YOUR INSTRUCTIONS -
Write out again each line of the material below, unchanged, from the first one to the line that holds "endinterface".

LISTED RECORDS -
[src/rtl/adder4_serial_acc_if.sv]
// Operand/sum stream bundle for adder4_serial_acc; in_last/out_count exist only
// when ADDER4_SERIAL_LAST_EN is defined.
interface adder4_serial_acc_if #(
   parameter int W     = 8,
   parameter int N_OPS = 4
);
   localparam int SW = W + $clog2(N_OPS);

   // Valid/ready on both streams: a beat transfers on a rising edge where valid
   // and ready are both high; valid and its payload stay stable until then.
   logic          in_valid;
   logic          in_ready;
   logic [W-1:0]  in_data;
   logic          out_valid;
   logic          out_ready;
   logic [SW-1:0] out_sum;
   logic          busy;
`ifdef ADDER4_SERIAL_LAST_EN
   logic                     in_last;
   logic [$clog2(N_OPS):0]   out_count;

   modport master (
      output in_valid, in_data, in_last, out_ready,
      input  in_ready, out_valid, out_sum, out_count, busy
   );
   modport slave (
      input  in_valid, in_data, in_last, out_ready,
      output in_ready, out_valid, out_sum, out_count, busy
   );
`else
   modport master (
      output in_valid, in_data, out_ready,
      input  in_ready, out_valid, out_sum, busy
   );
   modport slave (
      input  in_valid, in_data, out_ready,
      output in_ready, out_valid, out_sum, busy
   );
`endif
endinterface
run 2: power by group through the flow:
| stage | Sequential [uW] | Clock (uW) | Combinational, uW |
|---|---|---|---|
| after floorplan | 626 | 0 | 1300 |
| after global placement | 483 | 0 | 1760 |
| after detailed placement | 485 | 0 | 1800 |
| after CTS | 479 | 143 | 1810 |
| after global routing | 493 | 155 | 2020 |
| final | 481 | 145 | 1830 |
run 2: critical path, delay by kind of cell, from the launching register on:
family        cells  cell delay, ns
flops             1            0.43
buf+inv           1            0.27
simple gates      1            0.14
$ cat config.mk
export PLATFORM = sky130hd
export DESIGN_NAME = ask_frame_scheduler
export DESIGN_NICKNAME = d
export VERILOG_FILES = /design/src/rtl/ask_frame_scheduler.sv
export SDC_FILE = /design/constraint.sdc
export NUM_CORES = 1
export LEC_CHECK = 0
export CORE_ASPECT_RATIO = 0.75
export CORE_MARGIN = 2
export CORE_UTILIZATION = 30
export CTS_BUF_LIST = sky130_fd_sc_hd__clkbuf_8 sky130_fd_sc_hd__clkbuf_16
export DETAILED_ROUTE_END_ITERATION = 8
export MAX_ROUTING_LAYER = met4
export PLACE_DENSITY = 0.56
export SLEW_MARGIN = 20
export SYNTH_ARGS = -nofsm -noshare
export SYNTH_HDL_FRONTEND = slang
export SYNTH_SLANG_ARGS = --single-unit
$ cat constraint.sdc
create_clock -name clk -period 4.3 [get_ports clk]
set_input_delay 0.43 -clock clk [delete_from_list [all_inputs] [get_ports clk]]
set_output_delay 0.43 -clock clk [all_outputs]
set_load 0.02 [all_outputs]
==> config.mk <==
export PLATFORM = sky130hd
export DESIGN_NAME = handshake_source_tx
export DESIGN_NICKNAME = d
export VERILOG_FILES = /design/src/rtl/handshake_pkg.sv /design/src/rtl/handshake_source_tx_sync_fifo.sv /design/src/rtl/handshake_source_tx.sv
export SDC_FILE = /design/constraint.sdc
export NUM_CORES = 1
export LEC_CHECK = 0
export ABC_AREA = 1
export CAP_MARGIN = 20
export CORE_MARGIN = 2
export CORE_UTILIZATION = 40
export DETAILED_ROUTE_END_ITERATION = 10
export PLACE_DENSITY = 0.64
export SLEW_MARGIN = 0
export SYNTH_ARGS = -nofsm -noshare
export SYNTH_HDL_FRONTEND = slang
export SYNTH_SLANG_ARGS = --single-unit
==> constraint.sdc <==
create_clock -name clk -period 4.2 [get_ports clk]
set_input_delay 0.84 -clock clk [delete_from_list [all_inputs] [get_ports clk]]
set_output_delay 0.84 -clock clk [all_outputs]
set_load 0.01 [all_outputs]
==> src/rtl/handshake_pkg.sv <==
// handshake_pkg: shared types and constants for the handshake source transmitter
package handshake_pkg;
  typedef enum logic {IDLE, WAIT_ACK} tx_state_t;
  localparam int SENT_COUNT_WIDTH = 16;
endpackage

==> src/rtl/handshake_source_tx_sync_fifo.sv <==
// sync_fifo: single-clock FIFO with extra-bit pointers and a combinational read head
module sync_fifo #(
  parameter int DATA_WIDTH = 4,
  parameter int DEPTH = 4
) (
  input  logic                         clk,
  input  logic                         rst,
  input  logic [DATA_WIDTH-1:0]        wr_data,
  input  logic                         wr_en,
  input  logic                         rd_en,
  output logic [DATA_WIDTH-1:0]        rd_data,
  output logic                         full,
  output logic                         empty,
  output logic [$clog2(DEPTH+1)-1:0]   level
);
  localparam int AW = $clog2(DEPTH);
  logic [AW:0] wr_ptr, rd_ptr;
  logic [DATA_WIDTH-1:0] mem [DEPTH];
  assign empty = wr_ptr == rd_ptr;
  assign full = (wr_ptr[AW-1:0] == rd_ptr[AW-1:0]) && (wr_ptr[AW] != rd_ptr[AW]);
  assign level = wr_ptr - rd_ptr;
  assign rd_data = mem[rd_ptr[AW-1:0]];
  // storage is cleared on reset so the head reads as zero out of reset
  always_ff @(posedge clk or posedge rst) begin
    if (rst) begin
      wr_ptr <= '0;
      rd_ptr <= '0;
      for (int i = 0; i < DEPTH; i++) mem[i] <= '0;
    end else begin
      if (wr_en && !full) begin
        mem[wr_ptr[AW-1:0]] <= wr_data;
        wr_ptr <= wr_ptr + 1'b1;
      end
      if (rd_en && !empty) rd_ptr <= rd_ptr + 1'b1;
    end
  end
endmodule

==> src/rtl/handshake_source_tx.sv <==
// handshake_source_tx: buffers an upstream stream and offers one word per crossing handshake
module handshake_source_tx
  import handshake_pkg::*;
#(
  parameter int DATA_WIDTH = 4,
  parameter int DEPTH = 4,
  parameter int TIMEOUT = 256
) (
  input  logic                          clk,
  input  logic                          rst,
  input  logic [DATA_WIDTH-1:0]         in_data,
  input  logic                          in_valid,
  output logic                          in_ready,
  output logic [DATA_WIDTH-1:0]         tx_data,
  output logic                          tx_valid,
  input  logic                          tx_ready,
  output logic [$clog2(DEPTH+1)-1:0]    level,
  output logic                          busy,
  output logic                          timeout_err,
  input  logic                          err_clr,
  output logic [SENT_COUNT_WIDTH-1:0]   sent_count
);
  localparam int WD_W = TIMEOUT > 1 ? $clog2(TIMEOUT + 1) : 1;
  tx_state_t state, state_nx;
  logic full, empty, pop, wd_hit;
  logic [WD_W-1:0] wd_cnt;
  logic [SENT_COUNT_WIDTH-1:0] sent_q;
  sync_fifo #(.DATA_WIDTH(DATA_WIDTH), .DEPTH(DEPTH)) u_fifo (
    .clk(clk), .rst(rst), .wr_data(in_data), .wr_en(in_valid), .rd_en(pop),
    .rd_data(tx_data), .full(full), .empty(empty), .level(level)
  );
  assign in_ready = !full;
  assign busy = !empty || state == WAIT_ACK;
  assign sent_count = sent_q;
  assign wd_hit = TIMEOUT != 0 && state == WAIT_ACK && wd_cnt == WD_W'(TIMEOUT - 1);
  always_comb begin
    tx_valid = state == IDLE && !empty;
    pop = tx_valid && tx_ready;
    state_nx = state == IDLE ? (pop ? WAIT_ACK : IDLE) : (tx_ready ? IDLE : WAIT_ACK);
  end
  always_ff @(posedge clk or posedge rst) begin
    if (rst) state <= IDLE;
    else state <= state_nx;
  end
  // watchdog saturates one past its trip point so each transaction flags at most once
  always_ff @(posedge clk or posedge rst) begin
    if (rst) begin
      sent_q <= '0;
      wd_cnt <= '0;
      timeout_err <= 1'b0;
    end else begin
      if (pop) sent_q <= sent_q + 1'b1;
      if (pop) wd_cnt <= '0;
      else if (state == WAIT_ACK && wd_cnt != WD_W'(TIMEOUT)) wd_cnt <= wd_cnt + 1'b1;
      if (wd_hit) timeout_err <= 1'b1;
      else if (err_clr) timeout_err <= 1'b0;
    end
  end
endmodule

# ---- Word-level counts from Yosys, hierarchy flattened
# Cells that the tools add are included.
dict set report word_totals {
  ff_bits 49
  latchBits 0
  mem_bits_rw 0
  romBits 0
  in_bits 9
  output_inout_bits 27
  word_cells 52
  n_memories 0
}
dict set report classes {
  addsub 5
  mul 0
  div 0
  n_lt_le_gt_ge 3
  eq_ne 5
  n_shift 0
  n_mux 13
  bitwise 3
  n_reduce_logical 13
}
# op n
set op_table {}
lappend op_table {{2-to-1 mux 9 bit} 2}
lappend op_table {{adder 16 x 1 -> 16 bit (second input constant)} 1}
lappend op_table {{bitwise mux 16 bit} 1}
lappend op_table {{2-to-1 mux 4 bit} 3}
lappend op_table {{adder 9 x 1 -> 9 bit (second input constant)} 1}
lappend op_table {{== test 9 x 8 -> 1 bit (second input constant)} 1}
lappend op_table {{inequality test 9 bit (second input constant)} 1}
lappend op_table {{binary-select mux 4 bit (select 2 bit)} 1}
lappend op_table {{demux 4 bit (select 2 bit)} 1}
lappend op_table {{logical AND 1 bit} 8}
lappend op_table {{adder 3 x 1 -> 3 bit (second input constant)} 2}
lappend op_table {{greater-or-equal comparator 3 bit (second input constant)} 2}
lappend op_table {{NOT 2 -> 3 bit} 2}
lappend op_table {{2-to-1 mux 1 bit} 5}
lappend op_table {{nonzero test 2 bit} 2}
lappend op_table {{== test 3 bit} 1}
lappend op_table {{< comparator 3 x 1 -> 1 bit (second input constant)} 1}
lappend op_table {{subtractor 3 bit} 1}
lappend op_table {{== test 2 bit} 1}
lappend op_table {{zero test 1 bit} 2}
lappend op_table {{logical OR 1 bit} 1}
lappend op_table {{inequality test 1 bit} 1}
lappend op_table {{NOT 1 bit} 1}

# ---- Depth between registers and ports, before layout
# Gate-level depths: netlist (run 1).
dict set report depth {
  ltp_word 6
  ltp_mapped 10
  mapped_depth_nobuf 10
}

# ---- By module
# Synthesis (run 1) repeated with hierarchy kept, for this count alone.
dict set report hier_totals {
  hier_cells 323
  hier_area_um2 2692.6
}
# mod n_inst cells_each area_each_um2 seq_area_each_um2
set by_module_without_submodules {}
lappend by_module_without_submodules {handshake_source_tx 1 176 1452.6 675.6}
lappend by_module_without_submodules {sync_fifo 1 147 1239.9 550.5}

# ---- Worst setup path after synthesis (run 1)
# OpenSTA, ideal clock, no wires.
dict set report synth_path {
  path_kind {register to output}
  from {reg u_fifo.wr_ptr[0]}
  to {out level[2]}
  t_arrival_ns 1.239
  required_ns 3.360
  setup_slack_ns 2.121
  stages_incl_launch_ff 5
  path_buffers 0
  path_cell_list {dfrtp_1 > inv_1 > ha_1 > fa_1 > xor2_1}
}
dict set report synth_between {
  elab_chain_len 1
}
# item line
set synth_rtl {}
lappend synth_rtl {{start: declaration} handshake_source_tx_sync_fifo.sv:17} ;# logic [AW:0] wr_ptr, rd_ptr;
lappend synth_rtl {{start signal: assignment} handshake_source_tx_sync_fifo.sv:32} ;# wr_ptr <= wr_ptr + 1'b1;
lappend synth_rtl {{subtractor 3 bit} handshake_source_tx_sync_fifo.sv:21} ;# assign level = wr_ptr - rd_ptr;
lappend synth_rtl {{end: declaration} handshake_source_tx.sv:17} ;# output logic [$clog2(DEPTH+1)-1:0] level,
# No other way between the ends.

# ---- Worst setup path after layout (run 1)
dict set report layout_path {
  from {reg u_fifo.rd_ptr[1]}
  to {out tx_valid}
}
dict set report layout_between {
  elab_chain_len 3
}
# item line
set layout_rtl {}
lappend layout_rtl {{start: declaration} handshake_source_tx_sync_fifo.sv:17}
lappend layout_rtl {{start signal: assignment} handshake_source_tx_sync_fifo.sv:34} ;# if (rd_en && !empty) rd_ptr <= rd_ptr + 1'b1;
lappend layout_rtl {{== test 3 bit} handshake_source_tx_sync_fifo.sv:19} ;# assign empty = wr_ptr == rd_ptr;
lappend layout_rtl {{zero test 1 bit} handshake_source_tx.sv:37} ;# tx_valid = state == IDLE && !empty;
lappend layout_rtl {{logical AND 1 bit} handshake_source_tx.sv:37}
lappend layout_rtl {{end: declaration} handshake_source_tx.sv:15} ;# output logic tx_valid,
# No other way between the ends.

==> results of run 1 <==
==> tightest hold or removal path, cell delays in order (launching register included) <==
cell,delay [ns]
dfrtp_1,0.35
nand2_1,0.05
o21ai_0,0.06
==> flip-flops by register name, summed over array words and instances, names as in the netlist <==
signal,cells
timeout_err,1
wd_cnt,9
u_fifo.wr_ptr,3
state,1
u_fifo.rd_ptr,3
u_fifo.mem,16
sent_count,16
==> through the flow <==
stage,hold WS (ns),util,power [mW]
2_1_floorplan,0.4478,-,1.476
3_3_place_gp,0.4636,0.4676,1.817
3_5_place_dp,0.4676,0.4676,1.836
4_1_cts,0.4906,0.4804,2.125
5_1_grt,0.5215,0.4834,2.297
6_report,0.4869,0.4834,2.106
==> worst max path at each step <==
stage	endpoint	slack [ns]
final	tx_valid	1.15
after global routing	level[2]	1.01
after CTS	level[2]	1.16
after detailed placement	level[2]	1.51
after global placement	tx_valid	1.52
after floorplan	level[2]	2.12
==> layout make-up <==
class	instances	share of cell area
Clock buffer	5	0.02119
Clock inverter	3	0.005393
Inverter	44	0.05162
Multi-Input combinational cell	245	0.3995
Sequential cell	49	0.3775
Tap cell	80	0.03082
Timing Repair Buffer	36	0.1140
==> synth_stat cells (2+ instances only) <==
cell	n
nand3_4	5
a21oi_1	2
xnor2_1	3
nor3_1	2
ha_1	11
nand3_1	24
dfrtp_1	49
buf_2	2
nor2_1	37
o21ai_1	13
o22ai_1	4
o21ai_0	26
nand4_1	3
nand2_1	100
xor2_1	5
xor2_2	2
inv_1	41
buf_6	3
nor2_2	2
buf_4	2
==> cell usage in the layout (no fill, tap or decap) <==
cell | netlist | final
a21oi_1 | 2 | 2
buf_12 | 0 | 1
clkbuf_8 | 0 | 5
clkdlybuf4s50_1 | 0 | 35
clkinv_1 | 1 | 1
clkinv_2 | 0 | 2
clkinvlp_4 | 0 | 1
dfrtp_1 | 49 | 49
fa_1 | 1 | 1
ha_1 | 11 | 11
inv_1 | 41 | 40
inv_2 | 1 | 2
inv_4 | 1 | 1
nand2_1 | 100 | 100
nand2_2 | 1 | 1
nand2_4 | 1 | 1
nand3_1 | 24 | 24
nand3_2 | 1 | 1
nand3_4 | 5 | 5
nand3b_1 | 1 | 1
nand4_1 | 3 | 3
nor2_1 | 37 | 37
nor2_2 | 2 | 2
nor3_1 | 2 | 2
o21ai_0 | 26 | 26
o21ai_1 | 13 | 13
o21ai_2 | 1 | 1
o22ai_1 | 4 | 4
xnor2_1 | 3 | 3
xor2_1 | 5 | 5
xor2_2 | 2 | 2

FINISHED TASK -
[src/rtl/adder4_serial_acc_if.sv]
// Operand/sum stream bundle for adder4_serial_acc; in_last/out_count exist only
// when ADDER4_SERIAL_LAST_EN is defined.
interface adder4_serial_acc_if #(
   parameter int W     = 8,
   parameter int N_OPS = 4
);
   localparam int SW = W + $clog2(N_OPS);

   // Valid/ready on both streams: a beat transfers on a rising edge where valid
   // and ready are both high; valid and its payload stay stable until then.
   logic          in_valid;
   logic          in_ready;
   logic [W-1:0]  in_data;
   logic          out_valid;
   logic          out_ready;
   logic [SW-1:0] out_sum;
   logic          busy;
`ifdef ADDER4_SERIAL_LAST_EN
   logic                     in_last;
   logic [$clog2(N_OPS):0]   out_count;

   modport master (
      output in_valid, in_data, in_last, out_ready,
      input  in_ready, out_valid, out_sum, out_count, busy
   );
   modport slave (
      input  in_valid, in_data, in_last, out_ready,
      output in_ready, out_valid, out_sum, out_count, busy
   );
`else
   modport master (
      output in_valid, in_data, out_ready,
      input  in_ready, out_valid, out_sum, busy
   );
   modport slave (
      input  in_valid, in_data, out_ready,
      output in_ready, out_valid, out_sum, busy
   );
`endif
endinterface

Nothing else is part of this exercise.